For the promise to Abraham and his offspring that he would be heir of the world did not come through the law but through the righteousness of faith.
Much is revealed about Hashem’s plan for His people in the Book of Deuteronomy. Whereas He says that the prosperous success of our sojourn in the Land of Promise is contingent to our obedience to the Torah, we do not inherit it because of our personal righteousness (Deuteronomy 7:12; 9:4-6). It is partly because the wickedness of the Canaanites was much worse than that of Israel as well as because of the promises made to our fathers. Hashem always keeps His promises.
Whereas the idea of proper retribution for good and evil is biblical, it is a mistake to assume that the success of our endeavors is always a divine personal endorsement or that the lack of it is the sign of a curse because of sin. The Book of Job is the testament to the opposite. This notion particularly leads to error when we apply it to our standing with Hashem.
The apostle Paul reiterates this concept in his diatribe about the role of Torah in our lives. When he says, For by works of the law (Torah) no human being will be justified in his sight, since through the law (Torah) comes knowledge of sin (Romans 3: 20). Paul is not teaching us about a new way God has initiated with his people since the manifestation of Yeshua’s work on earth, but he is teaching us the actual concept of Torah as was taught by Moses in Deuteronomy.

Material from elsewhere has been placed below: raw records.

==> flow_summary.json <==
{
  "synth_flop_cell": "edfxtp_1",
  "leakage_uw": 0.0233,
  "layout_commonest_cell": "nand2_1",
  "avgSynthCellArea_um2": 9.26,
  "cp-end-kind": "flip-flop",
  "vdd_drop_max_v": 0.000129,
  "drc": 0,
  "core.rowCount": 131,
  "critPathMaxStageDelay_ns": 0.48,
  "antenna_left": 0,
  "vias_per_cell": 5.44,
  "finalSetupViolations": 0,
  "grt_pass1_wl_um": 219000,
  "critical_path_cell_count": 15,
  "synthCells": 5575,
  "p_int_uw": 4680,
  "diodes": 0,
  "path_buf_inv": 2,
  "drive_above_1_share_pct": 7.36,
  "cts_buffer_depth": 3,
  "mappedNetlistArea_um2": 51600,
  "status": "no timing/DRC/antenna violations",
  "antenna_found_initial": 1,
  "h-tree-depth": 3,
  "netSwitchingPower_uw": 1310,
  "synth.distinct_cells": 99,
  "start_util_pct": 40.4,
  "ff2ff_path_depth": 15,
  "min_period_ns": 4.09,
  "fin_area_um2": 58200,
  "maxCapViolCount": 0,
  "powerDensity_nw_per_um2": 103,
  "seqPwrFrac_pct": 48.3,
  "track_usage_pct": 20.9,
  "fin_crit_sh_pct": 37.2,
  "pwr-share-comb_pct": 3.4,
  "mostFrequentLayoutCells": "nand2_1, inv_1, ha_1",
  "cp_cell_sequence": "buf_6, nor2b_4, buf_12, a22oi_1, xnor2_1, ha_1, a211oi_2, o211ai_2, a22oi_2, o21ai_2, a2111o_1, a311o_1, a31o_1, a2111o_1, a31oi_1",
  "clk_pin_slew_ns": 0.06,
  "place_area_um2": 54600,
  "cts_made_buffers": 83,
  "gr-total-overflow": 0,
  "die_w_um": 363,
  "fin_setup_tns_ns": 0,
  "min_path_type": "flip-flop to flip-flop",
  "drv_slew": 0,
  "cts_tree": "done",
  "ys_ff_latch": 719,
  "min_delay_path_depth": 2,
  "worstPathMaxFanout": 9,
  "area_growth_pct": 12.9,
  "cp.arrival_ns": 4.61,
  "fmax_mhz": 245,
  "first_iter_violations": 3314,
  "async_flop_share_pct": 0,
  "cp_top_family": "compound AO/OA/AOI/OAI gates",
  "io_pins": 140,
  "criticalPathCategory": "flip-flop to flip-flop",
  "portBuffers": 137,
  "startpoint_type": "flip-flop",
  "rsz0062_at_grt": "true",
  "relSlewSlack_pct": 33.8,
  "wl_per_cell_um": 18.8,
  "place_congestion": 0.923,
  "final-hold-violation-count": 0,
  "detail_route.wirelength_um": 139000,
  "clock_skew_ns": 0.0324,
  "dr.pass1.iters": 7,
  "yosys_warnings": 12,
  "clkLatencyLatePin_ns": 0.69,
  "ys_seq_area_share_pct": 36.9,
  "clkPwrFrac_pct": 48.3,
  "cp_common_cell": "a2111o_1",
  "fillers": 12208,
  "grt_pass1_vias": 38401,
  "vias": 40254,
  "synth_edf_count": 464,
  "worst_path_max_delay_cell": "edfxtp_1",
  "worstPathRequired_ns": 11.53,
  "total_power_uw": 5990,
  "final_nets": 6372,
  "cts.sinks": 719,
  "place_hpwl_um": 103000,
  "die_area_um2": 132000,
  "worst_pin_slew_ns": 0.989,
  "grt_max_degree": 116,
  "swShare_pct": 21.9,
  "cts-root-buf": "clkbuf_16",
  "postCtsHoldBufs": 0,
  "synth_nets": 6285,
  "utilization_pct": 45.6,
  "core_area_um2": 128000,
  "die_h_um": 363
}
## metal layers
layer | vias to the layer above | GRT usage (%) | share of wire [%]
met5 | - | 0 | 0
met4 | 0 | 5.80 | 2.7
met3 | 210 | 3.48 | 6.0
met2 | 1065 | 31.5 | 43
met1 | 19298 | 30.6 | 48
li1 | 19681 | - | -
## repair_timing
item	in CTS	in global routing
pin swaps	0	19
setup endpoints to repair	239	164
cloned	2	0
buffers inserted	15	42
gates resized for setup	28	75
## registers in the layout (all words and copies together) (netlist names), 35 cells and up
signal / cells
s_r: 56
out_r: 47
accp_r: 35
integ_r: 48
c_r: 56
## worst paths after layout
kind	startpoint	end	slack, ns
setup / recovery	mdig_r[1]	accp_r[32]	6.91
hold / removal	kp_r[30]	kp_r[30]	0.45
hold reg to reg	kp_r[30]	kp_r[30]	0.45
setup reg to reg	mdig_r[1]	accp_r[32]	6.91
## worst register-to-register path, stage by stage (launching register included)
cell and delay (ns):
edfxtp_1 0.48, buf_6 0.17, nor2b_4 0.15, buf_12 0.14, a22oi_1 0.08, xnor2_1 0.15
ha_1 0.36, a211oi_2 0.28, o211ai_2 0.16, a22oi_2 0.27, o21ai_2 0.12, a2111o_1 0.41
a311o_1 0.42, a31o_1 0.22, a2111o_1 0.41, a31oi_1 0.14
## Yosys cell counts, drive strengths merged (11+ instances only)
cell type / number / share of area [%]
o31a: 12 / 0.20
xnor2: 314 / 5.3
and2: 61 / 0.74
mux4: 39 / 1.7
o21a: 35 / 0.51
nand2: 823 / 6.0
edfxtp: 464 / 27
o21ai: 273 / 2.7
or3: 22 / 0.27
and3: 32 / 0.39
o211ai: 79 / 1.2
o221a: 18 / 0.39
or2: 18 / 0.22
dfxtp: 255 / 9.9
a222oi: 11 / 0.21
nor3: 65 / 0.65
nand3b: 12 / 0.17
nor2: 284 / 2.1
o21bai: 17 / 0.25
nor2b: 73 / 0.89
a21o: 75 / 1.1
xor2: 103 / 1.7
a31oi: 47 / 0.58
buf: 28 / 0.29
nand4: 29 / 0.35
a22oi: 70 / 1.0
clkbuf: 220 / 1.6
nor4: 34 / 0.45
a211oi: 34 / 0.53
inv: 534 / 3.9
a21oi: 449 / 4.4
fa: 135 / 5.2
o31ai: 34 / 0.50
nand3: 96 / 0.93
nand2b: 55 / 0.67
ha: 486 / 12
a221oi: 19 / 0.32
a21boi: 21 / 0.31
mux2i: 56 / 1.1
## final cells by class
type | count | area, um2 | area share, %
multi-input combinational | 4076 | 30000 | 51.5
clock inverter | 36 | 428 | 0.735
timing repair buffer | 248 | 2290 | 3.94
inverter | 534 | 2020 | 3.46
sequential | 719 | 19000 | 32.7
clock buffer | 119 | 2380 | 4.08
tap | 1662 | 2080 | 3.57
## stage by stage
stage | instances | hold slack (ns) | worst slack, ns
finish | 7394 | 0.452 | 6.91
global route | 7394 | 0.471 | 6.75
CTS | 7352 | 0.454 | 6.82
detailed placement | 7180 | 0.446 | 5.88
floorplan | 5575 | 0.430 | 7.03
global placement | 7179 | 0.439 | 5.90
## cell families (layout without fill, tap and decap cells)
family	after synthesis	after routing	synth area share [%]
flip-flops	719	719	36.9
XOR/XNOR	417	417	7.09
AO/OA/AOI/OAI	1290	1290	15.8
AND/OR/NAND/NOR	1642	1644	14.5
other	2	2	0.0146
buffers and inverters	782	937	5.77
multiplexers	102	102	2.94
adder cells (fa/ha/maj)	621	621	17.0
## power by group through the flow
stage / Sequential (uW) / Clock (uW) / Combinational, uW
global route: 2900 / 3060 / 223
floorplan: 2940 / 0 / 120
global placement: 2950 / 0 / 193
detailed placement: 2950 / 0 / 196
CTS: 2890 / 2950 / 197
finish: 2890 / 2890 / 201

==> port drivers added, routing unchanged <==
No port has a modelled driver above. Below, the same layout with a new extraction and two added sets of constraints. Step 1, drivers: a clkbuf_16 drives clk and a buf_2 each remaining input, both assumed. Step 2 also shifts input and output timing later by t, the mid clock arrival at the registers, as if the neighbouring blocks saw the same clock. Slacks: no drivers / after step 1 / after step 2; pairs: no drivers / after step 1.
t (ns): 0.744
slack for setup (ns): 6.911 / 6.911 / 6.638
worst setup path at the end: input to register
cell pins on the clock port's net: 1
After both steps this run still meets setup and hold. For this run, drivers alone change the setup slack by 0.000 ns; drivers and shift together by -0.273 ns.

I find ludicrous the teaching that because of their sins and so-called rejecting Messiah, God has rejected and replaced the Jewish people with a nation taken from the gentiles. That would be a God who does not keep His promises. If our standing with the Father is a question of personal righteousness, it seems to me that the gentiles deserve to be rejected as much as they would be. Israel as a political entity may have rejected Messiah, but the church throughout time has rejected the Torah that Yeshua taught saying, If you love me you will keep My commandments (John 14:15). Historical records, including those found in the Bible, tell us that the Jewish people actually received Yeshua gladly, that Jerusalem was filled with the apostles' doctrine, so much that the leaders were scared to touch the disciples. The disciples were all Jewish along with the new believers from Acts 2 who were Diaspora Jews coming to Jerusalem for Pentecost. These are the very people, and Jews at that, who brought the Gospel to the area around the Mediterranean Sea, who led the first congregations of believers and taught those so-called Church Fathers who for the most part later rejected their Torah teachings.
I thank Hashem that He is a covenant-keeping God. Proof? As He said He would, He has returned the Jewish people to their land and no matter what people may try in their efforts to undo it, Hashem keeps His Promises that after a long exile in the nations He returns to the Promised Land.
Those world politicians who try to defeat this purpose better watch out; they may be poking in the apple of God’s eye!